I want to hit DynamoDB head-on, so DistributedTable it is. The schema is written in zod.

// aws-blocks/index.ts
import { ApiNamespace, Scope, DistributedTable } from '@aws-blocks/blocks';
import { z } from 'zod';

const scope = new Scope('my-app');

// DistributedTable = DynamoDB.
// Local dev: in-process mock / synth & deploy: real DynamoDB. Same code.
const noteSchema = z.object({
  userId: z.string(),
  noteId: z.string(),
  body: z.string(),
  createdAt: z.number(),
});

const notes = new DistributedTable(scope, 'notes', {
  schema: noteSchema,
  key: { partitionKey: 'userId', sortKey: 'noteId' },
});

export const api = new ApiNamespace(scope, 'api', (context) => ({
  async putNote(userId: string, noteId: string, body: string) {
    await notes.put({ userId, noteId, body, createdAt: Date.now() });
    return { ok: true };
  },
  async getNote(userId: string, noteId: string) {
    return await notes.get({ userId, noteId });
  },
  async listNotes(userId: string) {
    return await Array.fromAsync(
      notes.query({ where: { userId: { equals: userId } } }),
    );
  },
}));

Types hold all the way through (tsc --noEmit in ~2.7s). The key types are inferred from the schema, so TypeScript even enforces the key shape on get({ userId, noteId }). No code-gen step. Small thing, but a nice one.

Start the local server:

npm run dev
# Loading backend...
# Deploying local resources...
# 📝 Generating client code...
# AWS Blocks local server running on http://localhost:3001

It says Deploying local resources, but it isn't talking to AWS at all. Look at .blocks-sandbox/config.json and it's "environment": "local", with the API pointed at the local http://localhost:3001/aws-blocks/api (port 3000 was taken by another process, so it helpfully fell back to 3001 on its own).

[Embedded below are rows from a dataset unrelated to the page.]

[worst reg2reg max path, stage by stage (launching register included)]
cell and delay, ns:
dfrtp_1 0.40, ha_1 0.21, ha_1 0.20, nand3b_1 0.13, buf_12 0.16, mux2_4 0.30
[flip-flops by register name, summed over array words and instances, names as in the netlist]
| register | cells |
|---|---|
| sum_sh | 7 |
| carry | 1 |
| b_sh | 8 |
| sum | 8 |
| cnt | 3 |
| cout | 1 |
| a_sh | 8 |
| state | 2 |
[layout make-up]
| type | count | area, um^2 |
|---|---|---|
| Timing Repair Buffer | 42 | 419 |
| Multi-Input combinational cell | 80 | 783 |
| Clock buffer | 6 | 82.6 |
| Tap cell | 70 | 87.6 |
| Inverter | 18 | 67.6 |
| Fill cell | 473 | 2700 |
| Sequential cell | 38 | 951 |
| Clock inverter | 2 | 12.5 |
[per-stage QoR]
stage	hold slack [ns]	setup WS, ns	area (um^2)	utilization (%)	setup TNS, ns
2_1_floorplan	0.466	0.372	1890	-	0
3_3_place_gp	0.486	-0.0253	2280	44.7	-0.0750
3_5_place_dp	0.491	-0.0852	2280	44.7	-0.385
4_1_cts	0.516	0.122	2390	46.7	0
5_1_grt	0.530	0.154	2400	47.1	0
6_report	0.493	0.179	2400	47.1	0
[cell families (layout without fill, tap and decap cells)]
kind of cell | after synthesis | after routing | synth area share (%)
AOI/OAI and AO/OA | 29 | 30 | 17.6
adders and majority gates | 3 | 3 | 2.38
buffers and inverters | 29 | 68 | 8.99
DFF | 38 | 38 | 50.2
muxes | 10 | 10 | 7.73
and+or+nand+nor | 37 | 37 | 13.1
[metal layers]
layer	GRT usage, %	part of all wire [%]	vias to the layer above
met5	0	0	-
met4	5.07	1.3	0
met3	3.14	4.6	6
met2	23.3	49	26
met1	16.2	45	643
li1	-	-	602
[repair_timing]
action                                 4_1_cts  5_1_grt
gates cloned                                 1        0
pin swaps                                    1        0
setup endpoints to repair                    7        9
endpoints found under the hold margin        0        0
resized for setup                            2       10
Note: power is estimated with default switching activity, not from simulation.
===== src/rtl/dds_pkg.sv =====
// Shared constants for the DDS waveform generator: default widths, LFSR seed/taps
// and quarter-wave sine table geometry.
package dds_pkg;

   localparam int unsigned PHASE_W_DEF = 24;
   localparam int unsigned OUT_W_DEF   = 12;
   localparam int unsigned P_W         = 12;
   localparam int unsigned LFSR_W      = 16;
   localparam int unsigned QLUT_AW     = 8;
   localparam int unsigned QLUT_DW     = 11;

   localparam logic [LFSR_W-1:0] LFSR_SEED = 16'hACE1;
   // Feedback taps at bits 15, 13, 12 and 10.
   localparam logic [LFSR_W-1:0] LFSR_TAPS = 16'hB400;

endpackage


===== src/rtl/sine_qlut.sv =====
// Combinational quarter-wave sine table: val_c = round(2047*sin(pi*(2*idx+1)/1024)).
// Entries are produced at elaboration by a fixed-point Taylor series.
module sine_qlut
   import dds_pkg::*;
(
   input  logic [QLUT_AW-1:0] idx,
   output logic [QLUT_DW-1:0] val_c
);

   localparam longint PI_Q30 = 64'sd3373259426;

   // Q30 fixed-point sine of the table angle, rounded to 11 bits.
   function automatic logic [QLUT_DW-1:0] qsin(input int unsigned i);
      longint x;
      longint x2;
      longint term;
      longint sum;
      x    = (PI_Q30 * longint'(2 * i + 1)) / 64'sd1024;
      x2   = (x * x) >>> 30;
      term = x;
      sum  = x;
      for (int n = 1; n < 10; n++) begin
         term = -(((term * x2) >>> 30) / longint'((2 * n) * (2 * n + 1)));
         sum  = sum + term;
      end
      return QLUT_DW'((sum * 64'sd2047 + (64'sd1 <<< 29)) >>> 30);
   endfunction

   logic [QLUT_DW-1:0] tbl [2**QLUT_AW];

   for (genvar g = 0; g < 2**QLUT_AW; g++) begin : g_tbl
      localparam logic [QLUT_DW-1:0] ENTRY = qsin(g);
      assign tbl[g] = ENTRY;
   end

   assign val_c = tbl[idx];

endmodule


===== src/rtl/dds_wavegen.sv =====
// Direct digital synthesis waveform generator: phase accumulator driving registered
// sine, sawtooth, pulse, triangle and LFSR-noise samples.
module dds_wavegen
   import dds_pkg::*;
#(
   parameter int unsigned PHASE_W = PHASE_W_DEF,
   parameter int unsigned OUT_W   = OUT_W_DEF
) (
   input  logic               clk,
   input  logic               rst,
   input  logic               en,
   input  logic               phase_clr,
   input  logic [PHASE_W-1:0] freq_word,
   input  logic [OUT_W-1:0]   duty,
   output logic [OUT_W-1:0]   sine,
   output logic [OUT_W-1:0]   saw,
   output logic [OUT_W-1:0]   pulse,
   output logic [OUT_W-1:0]   traing,
   output logic [OUT_W-1:0]   noi,
   output logic               out_valid
);

   localparam logic [P_W-1:0] MID = 12'h800;

   logic [PHASE_W-1:0] acc;
   logic [LFSR_W-1:0]  lfsr;
   logic [PHASE_W:0]   acc_sum_c;
   logic               wrap_c;
   logic               fb_c;
   logic [P_W-1:0]     p_c;
   logic [1:0]         quad_c;
   logic [QLUT_AW-1:0] idx_c;
   logic [QLUT_DW-1:0] mag_c;
   logic [P_W-1:0]     sine_c;
   logic [P_W-1:0]     tri_base_c;
   logic [P_W-1:0]     tri_c;
   logic [P_W-1:0]     pulse_c;

   assign acc_sum_c = {1'b0, acc} + {1'b0, freq_word};
   // A cleared edge never counts as a wrap, so it cannot step the LFSR.
   assign wrap_c    = acc_sum_c[PHASE_W] & en & ~phase_clr;
   assign fb_c      = ^(lfsr & LFSR_TAPS);
   assign p_c       = acc[PHASE_W-1 -: P_W];

   // Quadrant folding onto the quarter-wave table.
   assign quad_c = p_c[11:10];
   assign idx_c  = quad_c[0] ? ~p_c[9:2] : p_c[9:2];

   sine_qlut u_qlut (
      .idx   (idx_c),
      .val_c (mag_c)
   );

   assign sine_c     = quad_c[1] ? (MID - P_W'(mag_c)) : (MID + P_W'(mag_c));
   assign tri_base_c = {p_c[10:0], 1'b0};
   assign tri_c      = p_c[11] ? ~tri_base_c : tri_base_c;
   assign pulse_c    = (p_c < duty) ? '1 : '0;

   // Phase accumulator and noise LFSR.
   always_ff @(posedge clk or posedge rst) begin
      if (rst) begin
         acc  <= '0;
         lfsr <= LFSR_SEED;
      end else begin
         if (phase_clr) begin
            acc <= '0;
         end else if (en) begin
            acc <= acc_sum_c[PHASE_W-1:0];
         end
         if (wrap_c) begin
            lfsr <= {lfsr[LFSR_W-2:0], fb_c};
         end
      end
   end

   // Sample registers load from the pre-edge phase on enabled edges.
   always_ff @(posedge clk or posedge rst) begin
      if (rst) begin
         sine      <= MID;
         saw       <= '0;
         pulse     <= '0;
         traing    <= '0;
         noi       <= '0;
         out_valid <= 1'b0;
      end else begin
         out_valid <= en;
         if (en) begin
            sine   <= sine_c;
            saw    <= p_c;
            pulse  <= pulse_c;
            traing <= tri_c;
            noi    <= lfsr[P_W-1:0];
         end
      end
   end

endmodule


===== config.mk =====
export PLATFORM = sky130hd
export DESIGN_NAME = dds_wavegen
export DESIGN_NICKNAME = d
export VERILOG_FILES = /design/src/rtl/dds_pkg.sv /design/src/rtl/sine_qlut.sv /design/src/rtl/dds_wavegen.sv
export SDC_FILE = /design/constraint.sdc
export NUM_CORES = 1
export LEC_CHECK = 0
export BUFFER_PORTS_ARGS = -buffer_cell sky130_fd_sc_hd__buf_4
export CAP_MARGIN = 25
export CORE_MARGIN = 1.5
export CORE_UTILIZATION = 60
export DETAILED_ROUTE_END_ITERATION = 8
export HOLD_SLACK_MARGIN = 0.15
export PLACE_DENSITY = 0.8
export SYNTH_ARGS = -nofsm -noshare
export SYNTH_HDL_FRONTEND = slang
export SYNTH_SLANG_ARGS = --single-unit

===== constraint.sdc =====
create_clock -name clk -period 4.85 [get_ports clk]
set_input_delay 1.455 -clock clk [delete_from_list [all_inputs] [get_ports clk]]
set_output_delay 1.455 -clock clk [all_outputs]
set_load 0.1 [all_outputs]
## src/rtl/song_sequencer_pkg.sv

```systemverilog
// Shared definitions for the song sequencer and the note player side:
// FSM state encoding, note/duration widths and the end-of-song marker.
package song_sequencer_pkg;

    localparam int NOTE_WIDTH = 6;
    localparam int DUR_WIDTH  = 6;

    // A ROM entry with a zero duration terminates the song.
    localparam logic [DUR_WIDTH-1:0] END_MARKER = '0;

    typedef enum logic [2:0] {
        S_IDLE,
        S_FETCH,
        S_READ,
        S_LOAD,
        S_WAIT_DONE,
        S_DONE
    } state_t;

endpackage

```

## src/rtl/song_sequencer.sv

```systemverilog
// Walks the selected song in an external synchronous ROM and hands one
// note/duration pair at a time to the note player, pacing on its done level.
module song_sequencer
    import song_sequencer_pkg::*;
#(
    parameter int NOTE_W    = NOTE_WIDTH,
    parameter int DUR_W     = DUR_WIDTH,
    parameter int SONG_BITS = 2,
    parameter int IDX_BITS  = 5
) (
    input  logic                          clk,
    input  logic                          reset,
    input  logic                          play,
    input  logic [SONG_BITS-1:0]          song,
    output logic [SONG_BITS+IDX_BITS-1:0] rom_addr,
    input  logic [NOTE_W+DUR_W-1:0]       rom_data,
    output logic [NOTE_W-1:0]             note_to_load,
    output logic [DUR_W-1:0]              duration_to_load,
    output logic                          load_new_note,
    input  logic                          done_with_note,
    output logic                          song_done
);

    state_t                r_state;
    state_t                w_state_nxt;
    logic [SONG_BITS-1:0]  r_song_q;
    logic [IDX_BITS-1:0]   r_idx;
    logic [IDX_BITS-1:0]   w_idx_nxt;
    logic                  r_armed;
    logic                  w_armed_nxt;
    logic [NOTE_W-1:0]     r_note;
    logic [DUR_W-1:0]      r_dur;
    logic                  w_song_chg;
    logic                  w_latch;
    logic [NOTE_W-1:0]     w_rom_note;
    logic [DUR_W-1:0]      w_rom_dur;

    assign w_song_chg = (song != r_song_q);
    assign w_rom_note = rom_data[NOTE_W+DUR_W-1:DUR_W];
    assign w_rom_dur  = rom_data[DUR_W-1:0];

    assign rom_addr         = {r_song_q, r_idx};
    assign note_to_load     = r_note;
    assign duration_to_load = r_dur;
    assign song_done        = (r_state == S_DONE);

    // A song change overrides everything, even while paused.
    always_comb begin
        w_state_nxt   = r_state;
        w_idx_nxt     = r_idx;
        w_armed_nxt   = r_armed;
        w_latch       = 1'b0;
        load_new_note = 1'b0;
        if (w_song_chg) begin
            w_state_nxt = S_FETCH;
            w_idx_nxt   = '0;
            w_armed_nxt = 1'b0;
        end else if (play) begin
            case (r_state)
                S_IDLE:  w_state_nxt = S_FETCH;
                S_FETCH: w_state_nxt = S_READ;
                S_READ: begin
                    if (w_rom_dur == DUR_W'(END_MARKER)) begin
                        w_state_nxt = S_DONE;
                    end else begin
                        w_latch     = 1'b1;
                        w_state_nxt = S_LOAD;
                    end
                end
                S_LOAD: begin
                    load_new_note = 1'b1;
                    w_armed_nxt   = 1'b0;
                    w_state_nxt   = S_WAIT_DONE;
                end
                // done must be seen low once after the load before it counts
                S_WAIT_DONE: begin
                    if (!done_with_note) begin
                        w_armed_nxt = 1'b1;
                    end else if (r_armed) begin
                        if (&r_idx) begin
                            w_state_nxt = S_DONE;
                        end else begin
                            w_idx_nxt   = r_idx + 1'b1;
                            w_state_nxt = S_FETCH;
                        end
                    end
                end
                S_DONE:  w_state_nxt = S_DONE;
                default: w_state_nxt = S_IDLE;
            endcase
        end
    end

    always_ff @(posedge clk) begin
        if (reset) begin
            r_state  <= S_IDLE;
            r_song_q <= song;
            r_idx    <= '0;
            r_armed  <= 1'b0;
            r_note   <= '0;
            r_dur    <= '0;
        end else begin
            r_state <= w_state_nxt;
            r_idx   <= w_idx_nxt;
            r_armed <= w_armed_nxt;
            if (w_song_chg) begin
                r_song_q <= song;
            end
            if (w_latch) begin
                r_note <= w_rom_note;
                r_dur  <= w_rom_dur;
            end
        end
    end

endmodule
```
[config.mk]
export PLATFORM = sky130hd
export DESIGN_NAME = led_strip_tx
export DESIGN_NICKNAME = d
export VERILOG_FILES = /design/src/rtl/led_strip_pkg.sv /design/src/rtl/led_bit_timer.sv /design/src/rtl/led_strip_tx.sv
export SDC_FILE = /design/constraint.sdc
export NUM_CORES = 1
export LEC_CHECK = 0
export CAP_MARGIN = 5
export CORE_ASPECT_RATIO = 1.5
export CORE_MARGIN = 5
export CORE_UTILIZATION = 52
export DETAILED_ROUTE_END_ITERATION = 7
export GPL_TIMING_DRIVEN = 0
export PLACE_DENSITY = 0.8
export SLEW_MARGIN = 15
export SYNTH_ARGS = -nofsm -noshare
export SYNTH_HDL_FRONTEND = slang
export SYNTH_SLANG_ARGS = --single-unit
[constraint.sdc]
create_clock -name clk -period 3.2 [get_ports clk]
set_input_delay 0.64 -clock clk [delete_from_list [all_inputs] [get_ports clk]]
set_output_delay 0.64 -clock clk [all_outputs]
set_load 0.005 [all_outputs]
[src/rtl/led_strip_pkg.sv]
// led_strip_pkg: shared FSM states, frame constants and APA102 pixel word helper
package led_strip_pkg;
  typedef enum logic [2:0] {IDLE, START_F, PIXEL, END_F, DONE} state_t;
  localparam int START_BITS = 32;
  localparam int WORD_W = 32;
  localparam logic [2:0] APA_HDR = 3'b111;
  function automatic logic [WORD_W-1:0] apa_word(input logic [4:0] bri, input logic [7:0] b,
                                                 input logic [7:0] g, input logic [7:0] r);
    return {APA_HDR, bri, b, g, r};
  endfunction
endpackage

[src/rtl/led_bit_timer.sv]
// led_bit_timer: bit phase generator (clk, reset, en -> led_clk low then high CLK_DIV cycles each, bit_start/bit_end strobes; en=0 stalls)
module led_bit_timer #(
  parameter int CLK_DIV = 1
) (
  input  logic clk,
  input  logic reset,
  input  logic en,
  output logic led_clk,
  output logic bit_start,
  output logic bit_end
);
  logic [7:0] phase;
  logic last;
  assign last = phase == 8'(CLK_DIV - 1);
  assign bit_start = en && !led_clk && phase == 8'd0;
  assign bit_end = en && led_clk && last;
  always_ff @(posedge clk or posedge reset)
    if (reset) begin
      phase <= '0;
      led_clk <= 1'b0;
    end else if (en) begin
      phase <= last ? '0 : phase + 8'd1;
      led_clk <= led_clk ^ last;
    end
endmodule

[src/rtl/led_strip_tx.sv]
// led_strip_tx: APA102 frame serializer (clk, reset, start, pix_data/pix_valid/pix_ready in, busy/frame_done/led_clk/led_data out)
module led_strip_tx
  import led_strip_pkg::*;
#(
  parameter int NUM_LEDS = 64,
  parameter int CLK_DIV = 1,
  parameter int END_BITS = 64
) (
  input  logic        clk,
  input  logic        reset,
  input  logic        start,
  input  logic [31:0] pix_data,
  input  logic        pix_valid,
  output logic        pix_ready,
  output logic        busy,
  output logic        frame_done,
  output logic        led_clk,
  output logic        led_data
);
  localparam int WCW = $clog2(NUM_LEDS + 1);
  state_t state, state_n;
  logic [WORD_W-1:0] hold, sh;
  logic hold_full, sh_full, en, load, bit_start, bit_end, word_end, all_in;
  logic [$clog2(START_BITS)-1:0] bit_cnt;
  logic [WCW-1:0] words;
  logic [7:0] end_cnt;
  led_bit_timer #(.CLK_DIV(CLK_DIV)) u_timer (
    .clk(clk),
    .reset(reset),
    .en(en),
    .led_clk(led_clk),
    .bit_start(bit_start),
    .bit_end(bit_end)
  );
  assign word_end = bit_end && bit_cnt == '0;
  assign all_in = words == WCW'(NUM_LEDS);
  always_comb begin
    state_n = state;
    busy = state != IDLE;
    frame_done = state == DONE;
    en = state == START_F || state == END_F || (state == PIXEL && sh_full);
    pix_ready = busy && !hold_full && !all_in;
    led_data = state == PIXEL && sh_full && sh[WORD_W-1];
    load = hold_full && ((state == START_F && word_end) || (state == PIXEL && (word_end || !sh_full)));
    case (state)
      IDLE:    state_n = start ? START_F : IDLE;
      START_F: state_n = word_end ? PIXEL : START_F;
      PIXEL:   state_n = word_end && !hold_full && all_in ? END_F : PIXEL;
      END_F:   state_n = bit_end && end_cnt == 8'(END_BITS) ? DONE : END_F;
      default: state_n = IDLE;
    endcase
  end
  always_ff @(posedge clk or posedge reset)
    if (reset) begin
      state <= IDLE;
      hold <= '0;
      sh <= '0;
      hold_full <= 1'b0;
      sh_full <= 1'b0;
      bit_cnt <= '0;
      words <= '0;
      end_cnt <= '0;
    end else begin
      state <= state_n;
      if (state == IDLE && start) words <= '0;
      else if (pix_valid && pix_ready) words <= words + 1'b1;
      if (pix_valid && pix_ready) begin
        hold <= pix_data;
        hold_full <= 1'b1;
      end else if (load) hold_full <= 1'b0;
      if (load) begin
        sh <= hold;
        sh_full <= 1'b1;
      end else if (state == PIXEL && bit_end) begin
        sh <= sh << 1;
        sh_full <= !word_end;
      end
      if (bit_start && state != END_F) bit_cnt <= bit_cnt + 1'b1;
      if (state == DONE) end_cnt <= '0;
      else if (bit_start && state == END_F) end_cnt <= end_cnt + 8'd1;
    end
endmodule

From here, I hit the DynamoDB Block through the typed client.

getNote(alice,n1): {"userId":"alice","noteId":"n1","body":"first note","createdAt":1782292043870}
listNotes(alice) count: 2
listNotes(bob): [{"userId":"bob","noteId":"n1","body":"bob note",...}]
put×3 + get + query×2 round-trip: 31ms

It works. No AWS account, no deploy, and DynamoDB put / get / partition-key queries all run, with alice and bob properly partition-isolated. Three writes + a read + two queries, a 31ms round-trip. That's the part I'd otherwise be waiting minutes on after a deploy.

"It's just a local mock though, right?" — proving it with synth

The fair thing to be suspicious about: "OK, it runs locally. But if I actually deploy, does it really become DynamoDB?" This is the heart of AWS Blocks — @aws-blocks/blocks's package.json uses conditional exports to resolve the same import to a different thing depending on context.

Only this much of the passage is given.